**Exercise instructions**:
Your task is to write out all of the records once more, exactly.

**Excerpted records**:

----------

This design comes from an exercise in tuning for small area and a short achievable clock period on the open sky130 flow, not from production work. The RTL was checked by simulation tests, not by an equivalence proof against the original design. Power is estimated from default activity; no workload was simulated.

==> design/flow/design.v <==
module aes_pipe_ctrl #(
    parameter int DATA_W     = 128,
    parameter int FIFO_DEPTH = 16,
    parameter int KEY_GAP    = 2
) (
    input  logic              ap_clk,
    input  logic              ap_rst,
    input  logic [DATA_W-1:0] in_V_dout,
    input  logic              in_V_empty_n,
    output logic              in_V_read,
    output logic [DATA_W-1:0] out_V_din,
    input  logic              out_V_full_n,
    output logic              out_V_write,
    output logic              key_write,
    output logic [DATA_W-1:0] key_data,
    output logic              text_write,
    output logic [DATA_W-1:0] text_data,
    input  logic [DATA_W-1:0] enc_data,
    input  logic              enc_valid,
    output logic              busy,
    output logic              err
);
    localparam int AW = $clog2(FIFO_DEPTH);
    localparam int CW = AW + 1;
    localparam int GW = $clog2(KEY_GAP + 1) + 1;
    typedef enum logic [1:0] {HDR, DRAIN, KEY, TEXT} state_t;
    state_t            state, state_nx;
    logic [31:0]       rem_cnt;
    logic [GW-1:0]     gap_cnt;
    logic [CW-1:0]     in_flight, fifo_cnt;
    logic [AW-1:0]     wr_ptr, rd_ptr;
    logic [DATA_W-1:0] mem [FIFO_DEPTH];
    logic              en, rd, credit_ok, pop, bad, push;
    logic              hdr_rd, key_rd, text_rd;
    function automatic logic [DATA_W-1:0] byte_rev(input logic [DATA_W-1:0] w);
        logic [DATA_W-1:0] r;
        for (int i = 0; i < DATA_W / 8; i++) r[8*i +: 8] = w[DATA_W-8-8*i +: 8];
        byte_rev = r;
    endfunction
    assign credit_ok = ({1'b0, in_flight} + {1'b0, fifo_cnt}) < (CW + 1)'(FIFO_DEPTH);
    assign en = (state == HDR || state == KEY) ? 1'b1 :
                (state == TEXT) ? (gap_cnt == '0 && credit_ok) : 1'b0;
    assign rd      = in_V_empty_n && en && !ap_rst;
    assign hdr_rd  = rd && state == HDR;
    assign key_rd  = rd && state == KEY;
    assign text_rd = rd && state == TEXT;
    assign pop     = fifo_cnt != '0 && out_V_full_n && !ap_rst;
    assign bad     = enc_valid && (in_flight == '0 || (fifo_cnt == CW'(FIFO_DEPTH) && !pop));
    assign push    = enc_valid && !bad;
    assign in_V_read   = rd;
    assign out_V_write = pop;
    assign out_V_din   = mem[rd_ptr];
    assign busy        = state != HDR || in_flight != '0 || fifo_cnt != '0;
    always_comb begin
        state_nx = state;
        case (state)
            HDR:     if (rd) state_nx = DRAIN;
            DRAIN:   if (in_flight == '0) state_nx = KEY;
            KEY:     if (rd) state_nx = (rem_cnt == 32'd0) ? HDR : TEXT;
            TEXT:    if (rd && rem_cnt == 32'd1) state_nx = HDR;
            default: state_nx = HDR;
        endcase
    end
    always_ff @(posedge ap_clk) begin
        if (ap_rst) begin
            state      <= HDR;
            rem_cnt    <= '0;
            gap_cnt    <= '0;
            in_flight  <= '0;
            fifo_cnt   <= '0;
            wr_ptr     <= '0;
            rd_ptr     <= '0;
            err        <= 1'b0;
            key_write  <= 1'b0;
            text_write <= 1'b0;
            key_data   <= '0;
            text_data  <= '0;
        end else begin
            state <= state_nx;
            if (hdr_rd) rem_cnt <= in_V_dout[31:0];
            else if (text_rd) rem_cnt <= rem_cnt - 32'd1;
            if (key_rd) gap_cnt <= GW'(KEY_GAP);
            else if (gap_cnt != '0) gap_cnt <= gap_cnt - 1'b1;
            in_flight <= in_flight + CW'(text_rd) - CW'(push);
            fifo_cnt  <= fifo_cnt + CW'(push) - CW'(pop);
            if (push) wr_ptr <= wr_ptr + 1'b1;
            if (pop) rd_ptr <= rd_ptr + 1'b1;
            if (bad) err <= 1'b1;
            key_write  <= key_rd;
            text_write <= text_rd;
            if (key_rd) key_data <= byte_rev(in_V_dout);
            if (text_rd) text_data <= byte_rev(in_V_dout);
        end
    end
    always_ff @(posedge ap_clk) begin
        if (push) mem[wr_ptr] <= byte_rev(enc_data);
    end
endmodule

----------

**Solution**:
This design comes from an exercise in tuning for small area and a short achievable clock period on the open sky130 flow, not from production work. The RTL was checked by simulation tests, not by an equivalence proof against the original design. Power is estimated from default activity; no workload was simulated.

==> design/flow/design.v <==
module aes_pipe_ctrl #(
    parameter int DATA_W     = 128,
    parameter int FIFO_DEPTH = 16,
    parameter int KEY_GAP    = 2
) (
    input  logic              ap_clk,
    input  logic              ap_rst,
    input  logic [DATA_W-1:0] in_V_dout,
    input  logic              in_V_empty_n,
    output logic              in_V_read,
    output logic [DATA_W-1:0] out_V_din,
    input  logic              out_V_full_n,
    output logic              out_V_write,
    output logic              key_write,
    output logic [DATA_W-1:0] key_data,
    output logic              text_write,
    output logic [DATA_W-1:0] text_data,
    input  logic [DATA_W-1:0] enc_data,
    input  logic              enc_valid,
    output logic              busy,
    output logic              err
);
    localparam int AW = $clog2(FIFO_DEPTH);
    localparam int CW = AW + 1;
    localparam int GW = $clog2(KEY_GAP + 1) + 1;
    typedef enum logic [1:0] {HDR, DRAIN, KEY, TEXT} state_t;
    state_t            state, state_nx;
    logic [31:0]       rem_cnt;
    logic [GW-1:0]     gap_cnt;
    logic [CW-1:0]     in_flight, fifo_cnt;
    logic [AW-1:0]     wr_ptr, rd_ptr;
    logic [DATA_W-1:0] mem [FIFO_DEPTH];
    logic              en, rd, credit_ok, pop, bad, push;
    logic              hdr_rd, key_rd, text_rd;
    function automatic logic [DATA_W-1:0] byte_rev(input logic [DATA_W-1:0] w);
        logic [DATA_W-1:0] r;
        for (int i = 0; i < DATA_W / 8; i++) r[8*i +: 8] = w[DATA_W-8-8*i +: 8];
        byte_rev = r;
    endfunction
    assign credit_ok = ({1'b0, in_flight} + {1'b0, fifo_cnt}) < (CW + 1)'(FIFO_DEPTH);
    assign en = (state == HDR || state == KEY) ? 1'b1 :
                (state == TEXT) ? (gap_cnt == '0 && credit_ok) : 1'b0;
    assign rd      = in_V_empty_n && en && !ap_rst;
    assign hdr_rd  = rd && state == HDR;
    assign key_rd  = rd && state == KEY;
    assign text_rd = rd && state == TEXT;
    assign pop     = fifo_cnt != '0 && out_V_full_n && !ap_rst;
    assign bad     = enc_valid && (in_flight == '0 || (fifo_cnt == CW'(FIFO_DEPTH) && !pop));
    assign push    = enc_valid && !bad;
    assign in_V_read   = rd;
    assign out_V_write = pop;
    assign out_V_din   = mem[rd_ptr];
    assign busy        = state != HDR || in_flight != '0 || fifo_cnt != '0;
    always_comb begin
        state_nx = state;
        case (state)
            HDR:     if (rd) state_nx = DRAIN;
            DRAIN:   if (in_flight == '0) state_nx = KEY;
            KEY:     if (rd) state_nx = (rem_cnt == 32'd0) ? HDR : TEXT;
            TEXT:    if (rd && rem_cnt == 32'd1) state_nx = HDR;
            default: state_nx = HDR;
        endcase
    end
    always_ff @(posedge ap_clk) begin
        if (ap_rst) begin
            state      <= HDR;
            rem_cnt    <= '0;
            gap_cnt    <= '0;
            in_flight  <= '0;
            fifo_cnt   <= '0;
            wr_ptr     <= '0;
            rd_ptr     <= '0;
            err        <= 1'b0;
            key_write  <= 1'b0;
            text_write <= 1'b0;
            key_data   <= '0;
            text_data  <= '0;
        end else begin
            state <= state_nx;
            if (hdr_rd) rem_cnt <= in_V_dout[31:0];
            else if (text_rd) rem_cnt <= rem_cnt - 32'd1;
            if (key_rd) gap_cnt <= GW'(KEY_GAP);
            else if (gap_cnt != '0) gap_cnt <= gap_cnt - 1'b1;
            in_flight <= in_flight + CW'(text_rd) - CW'(push);
            fifo_cnt  <= fifo_cnt + CW'(push) - CW'(pop);
            if (push) wr_ptr <= wr_ptr + 1'b1;
            if (pop) rd_ptr <= rd_ptr + 1'b1;
            if (bad) err <= 1'b1;
            key_write  <= key_rd;
            text_write <= text_rd;
            if (key_rd) key_data <= byte_rev(in_V_dout);
            if (text_rd) text_data <= byte_rev(in_V_dout);
        end
    end
    always_ff @(posedge ap_clk) begin
        if (push) mem[wr_ptr] <= byte_rev(enc_data);
    end
endmodule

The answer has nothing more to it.